Create Mapper and Reducer for Aggregate Dataset
Create a Pentaho Mapper Transformation
In this task you will create a Pentaho Mapper transformation. This transformation will be used to run a Pentaho MapReduce job on the Hadoop cluster. This transformation will consume a parsed, tab-delimited weblog record and construct intermediate data consisting of a key comprised of Client IP, Year, and Month and emitting a constant value of 1. The value denotes a single pageview for the key. The summing will be done by the Reducer – which we will develop next.
Start PDI on your desktop. Once it is running choose 'File' -> 'New' -> 'Transformation' from the menu system or click on the 'New file' icon on the toolbar and choose the 'Transformation' option.

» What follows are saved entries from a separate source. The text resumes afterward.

$ cat src/rtl/gfau_pkg.sv
// gfau_pkg: shared types, microcode ROM and GF(2^8) multiply for the GF(2^8) arithmetic unit.
// No dependencies; imported by gfau_seq, gfau_dp and gf256_arith_unit_core.
`timescale 1ns / 1ps

package gfau_pkg;

    // Reset value of the reduction polynomial low byte (x^8 + x^6 + x^5 + x^3 + 1)
    localparam logic [7:0] RESET_POLY = 8'h69;
    localparam logic [7:0] GF_ONE     = 8'h01;
    localparam logic [7:0] GF_ZERO    = 8'h00;
    localparam logic [7:0] CNT_LAST   = 8'hFF;

    typedef enum logic [1:0] {
        OP_MUL = 2'd0,
        OP_POW = 2'd1,
        OP_INV = 2'd2,
        OP_RSV = 2'd3
    } t_opcode;

    // Microcode addresses
    typedef enum logic [3:0] {
        UA_IDLE  = 4'd0,
        UA_MUL   = 4'd1,
        UA_POW0  = 4'd2,
        UA_POWL  = 4'd3,
        UA_PONE  = 4'd4,
        UA_INV0  = 4'd5,
        UA_INVL  = 4'd6,
        UA_IFAIL = 4'd7,
        UA_RSV   = 4'd8,
        UA_DONE  = 4'd9
    } t_upc;

    typedef enum logic [2:0] {
        ACC_HOLD = 3'd0,
        ACC_PROD = 3'd1,
        ACC_A    = 3'd2,
        ACC_ONE  = 3'd3,
        ACC_ZERO = 3'd4,
        ACC_CNT  = 3'd5
    } t_acc_sel;

    typedef enum logic [1:0] {
        MUL_A_B   = 2'd0,
        MUL_ACC_A = 2'd1,
        MUL_A_CNT = 2'd2
    } t_mul_sel;

    typedef enum logic [1:0] {
        CNT_HOLD = 2'd0,
        CNT_ONE  = 2'd1,
        CNT_INC  = 2'd2
    } t_cnt_op;

    typedef enum logic [2:0] {
        C_NEVER      = 3'd0,
        C_B_ZERO     = 3'd1,
        C_B_ONE      = 3'd2,
        C_CNT_NEXT_B = 3'd3,
        C_PROD_ONE   = 3'd4,
        C_CNT_LAST   = 3'd5,
        C_OUT_FREE   = 3'd6
    } t_cond;

    // One control word: datapath fields, two prioritized conditional jumps, default next
    typedef struct packed {
        t_acc_sel acc_sel;
        t_mul_sel mul_sel;
        t_cnt_op  cnt_op;
        logic     flag_set;
        logic     emit;
        logic     dispatch;
        t_cond    c1;
        t_upc     t1;
        t_cond    c2;
        t_upc     t2;
        t_upc     nxt;
    } t_uword;

    // Sequencer to datapath
    typedef struct packed {
        t_acc_sel acc_sel;
        t_mul_sel mul_sel;
        t_cnt_op  cnt_op;
        logic     flag_set;
        logic     load;
        logic     emit;
    } t_dp_ctrl;

    // Datapath to sequencer
    typedef struct packed {
        logic b_zero;
        logic b_one;
        logic cnt_next_b;
        logic prod_one;
        logic cnt_last;
        logic out_free;
    } t_dp_stat;

    localparam t_uword UW_NOP = '{
        acc_sel:  ACC_HOLD,
        mul_sel:  MUL_A_B,
        cnt_op:   CNT_HOLD,
        flag_set: 1'b0,
        emit:     1'b0,
        dispatch: 1'b0,
        c1:       C_NEVER,
        t1:       UA_IDLE,
        c2:       C_NEVER,
        t2:       UA_IDLE,
        nxt:      UA_IDLE
    };

    // Shift-and-xor multiply; y is shifted and reduced, x selects the partial terms
    function automatic logic [7:0] gf_mul(input logic [7:0] x, input logic [7:0] y,
                                          input logic [7:0] poly);
        logic [7:0] acc;
        logic [7:0] m;
        acc = GF_ZERO;
        m   = y;
        for (int k = 0; k < 8; k++) begin
            if (x[k]) begin
                acc = acc ^ m;
            end
            m = m[7] ? ({m[6:0], 1'b0} ^ poly) : {m[6:0], 1'b0};
        end
        return acc;
    endfunction

    // Entry point of each operation's routine
    function automatic t_upc op_entry(input t_opcode op);
        t_upc e;
        case (op)
            OP_MUL:  e = UA_MUL;
            OP_POW:  e = UA_POW0;
            OP_INV:  e = UA_INV0;
            default: e = UA_RSV;
        endcase
        return e;
    endfunction

    // Microcode program
    function automatic t_uword ucode_rom(input t_upc pc);
        t_uword w;
        w = UW_NOP;
        case (pc)
            UA_IDLE: begin
                w.dispatch = 1'b1;
            end
            // product of a and b
            UA_MUL: begin
                w.acc_sel = ACC_PROD;
                w.mul_sel = MUL_A_B;
                w.nxt     = UA_DONE;
            end
            // power: zero exponent gives one, exponent one gives the base
            UA_POW0: begin
                w.acc_sel = ACC_A;
                w.cnt_op  = CNT_ONE;
                w.c1      = C_B_ZERO;
                w.t1      = UA_PONE;
                w.c2      = C_B_ONE;
                w.t2      = UA_DONE;
                w.nxt     = UA_POWL;
            end
            // power loop: acc *= a until count reaches the exponent
            UA_POWL: begin
                w.acc_sel = ACC_PROD;
                w.mul_sel = MUL_ACC_A;
                w.cnt_op  = CNT_INC;
                w.c1      = C_CNT_NEXT_B;
                w.t1      = UA_DONE;
                w.nxt     = UA_POWL;
            end
            UA_PONE: begin
                w.acc_sel = ACC_ONE;
                w.nxt     = UA_DONE;
            end
            UA_INV0: begin
                w.cnt_op = CNT_ONE;
                w.nxt    = UA_INVL;
            end
            // inverse search: one trial multiplier per step
            UA_INVL: begin
                w.acc_sel = ACC_CNT;
                w.mul_sel = MUL_A_CNT;
                w.cnt_op  = CNT_INC;
                w.c1      = C_PROD_ONE;
                w.t1      = UA_DONE;
                w.c2      = C_CNT_LAST;
                w.t2      = UA_IFAIL;
                w.nxt     = UA_INVL;
            end
            UA_IFAIL: begin
                w.acc_sel  = ACC_ZERO;
                w.flag_set = 1'b1;
                w.nxt      = UA_DONE;
            end
            UA_RSV: begin
                w.acc_sel = ACC_ZERO;
                w.nxt     = UA_DONE;
            end
            // hand result to the output register once it is free
            UA_DONE: begin
                w.emit = 1'b1;
                w.c1   = C_OUT_FREE;
                w.t1   = UA_IDLE;
                w.nxt  = UA_DONE;
            end
            default: begin
                w.nxt = UA_IDLE;
            end
        endcase
        return w;
    endfunction

endpackage
### src/rtl/core/rfft_cmdq.sv
// ----------------------------------------------------------------------------
// rfft_cmdq
// Two-entry queue of transform commands from the front end to the engine.
// ----------------------------------------------------------------------------
module rfft_cmdq import rfft_pkg::*; (
	input  logic  clk,
	input  logic  arst_n,
	input  logic  push,
	input  log2_t push_l,
	input  logic  pop,
	output log2_t pop_l,
	output logic  empty
);

	log2_t      slot_q [2];
	logic       wptr_q;
	logic       rptr_q;
	logic [1:0] cnt_q;
	logic       do_push;
	logic       do_pop;

	assign do_push = push && (cnt_q != 2'd2);
	assign do_pop = pop && (cnt_q != 2'd0);
	assign empty = (cnt_q == 2'd0);
	assign pop_l = slot_q[rptr_q];

	always_ff @(posedge clk) begin
		if (do_push) slot_q[wptr_q] <= push_l;
	end

	always_ff @(posedge clk or negedge arst_n) begin
		if (!arst_n) begin
			wptr_q <= 1'b0;
			rptr_q <= 1'b0;
			cnt_q <= 2'd0;
		end else begin
			if (do_push) wptr_q <= ~wptr_q;
			if (do_pop) rptr_q <= ~rptr_q;
			cnt_q <= cnt_q + {1'b0, do_push} - {1'b0, do_pop};
		end
	end

endmodule

### config.mk
export PLATFORM = sky130hd
export DESIGN_NAME = rfft_cmdq
export DESIGN_NICKNAME = d
export VERILOG_FILES = /design/src/rtl/core/rfft_pkg.sv /design/src/rtl/core/rfft_cmdq.sv
export SDC_FILE = /design/constraint.sdc
export NUM_CORES = 1
export LEC_CHECK = 0
export BUFFER_PORTS_ARGS = -buffer_cell sky130_fd_sc_hd__buf_2
export CAP_MARGIN = 15
export CORE_AREA = 8 8 45 47
export CTS_BUF_LIST = sky130_fd_sc_hd__clkbuf_8
export DETAILED_ROUTE_END_ITERATION = 8
export DIE_AREA = 0 0 53 55
export PLACE_DENSITY_LB_ADDON = 0.3
export SYNTH_ARGS = -nofsm -noshare
export SYNTH_HDL_FRONTEND = slang
export SYNTH_SLANG_ARGS = --single-unit
### constraint.sdc
create_clock -name clk -period 2.2 [get_ports clk]
set_clock_uncertainty 0.05 [all_clocks]
set_input_delay 0.22 -clock clk [delete_from_list [all_inputs] [get_ports clk]]
set_output_delay 0.22 -clock clk [all_outputs]
set_load 0.05 [all_outputs]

Add a MapReduce Input Step: You are going to read data into the transformation from MapReduce, so expand the 'Big Data' section of the Design palette and drag a 'MapReduce Input' node onto the transformation canvas. Your transformation should look like:
Edit the MapReduce Input Step: Double-click on the 'MapReduce Input' node to edit its properties. Enter this information:
Key Field Type: Enter String
Value Field Type: Enter String
When you are done your 'MapReduce Input' window should look like this:
Click 'OK' to close the window.
Add a Split Fields Step: You need to split the incoming records on tab to get the individual fields in the record, so expand the 'Transform' section of the Design palette and drag a 'Split Fields' node onto the transformation canvas. Your transformation should look like:
Connect the Input and Split Fields Steps: Hover the mouse over the 'MapReduce Input' node and a tooltip will appear.
Click on the output connector (the green arrow pointing to the right) and drag a connector arrow to the 'Split Fields' node. Your canvas should look like this:
Edit the Split Fields Step: Double-click on the 'Split Fields' node to edit its properties. Enter this information:
Field to split: Select 'value'
Delimiter: Enter '$[09]' 09 is the hexadecimal representation of the ASCII tab character.
Fields: The field list will be the following of with 'Type' set to 'String'
client_ip
full_request_date
day
month
month_num
year
hour
minute
second
timezone
http_verb
uri
http_status_code
bytes_returned
referrer
user_agent
When you are done your 'MapReduce Input' window should look like this:
Click 'OK' to close the window.
Add a User Defined Java Expression Step: You need to concatenate the client_ip, year, and month together to create the key field, so expand the 'Scripting' section of the Design palette and drag a 'User Defined Java Expression' node onto the transformation canvas. Your transformation should look like:
Connect the Split Fields and User Defined Java Expression Steps: Hover the mouse over the 'Split Fields' node and a tooltip will appear. Click on the output connector (the green arrow pointing to the right) and drag a connector arrow to the 'User Defined Java Expression' node. Your canvas should look like this:
Edit the User Defined Java Expression Step: Double-click on the 'User Defined Java Expression' node to edit its properties. Do the following:
Create a new field 'new_key' with Type 'String' and the following Java expression:
client_ip + '\t' + year + '\t' + month_numNote the characters between the '' are tabs. You will have to copy and paste tab characters into the Java Expression.
Create a new field 'new_value' with Type 'Integer' and the Java expression '1'.
When you are done your window should look like:
Click 'OK' to close the window.
Add a MapReduce Output Step: You need to write the new key and new value to the output, so expand the 'Big Data' section of the Design palette and drag a 'MapReduce Output' node onto the transformation canvas. Your transformation should look like:
Connect the Java Expression and Output Steps: Hover the mouse over the 'User Defined Java Expression' node and a tooltip will appear. Click on the output connector (the green arrow pointing to the right) and drag a connector arrow to the 'MapReduce Output' node. Your canvas should look like this:
Edit the Output Step: Double-click on the 'MapReduce Output' node to edit its properties. Enter the following information:
Key field: Select 'new_key'
Value field: Select 'new_value'
When you are done your window should look like:
Click 'OK' to close the window.
Save the Transformation: Choose 'File' -> 'Save as...' from the menu system. Save the transformation as 'aggregate_mapper.ktr' into a folder of your choice.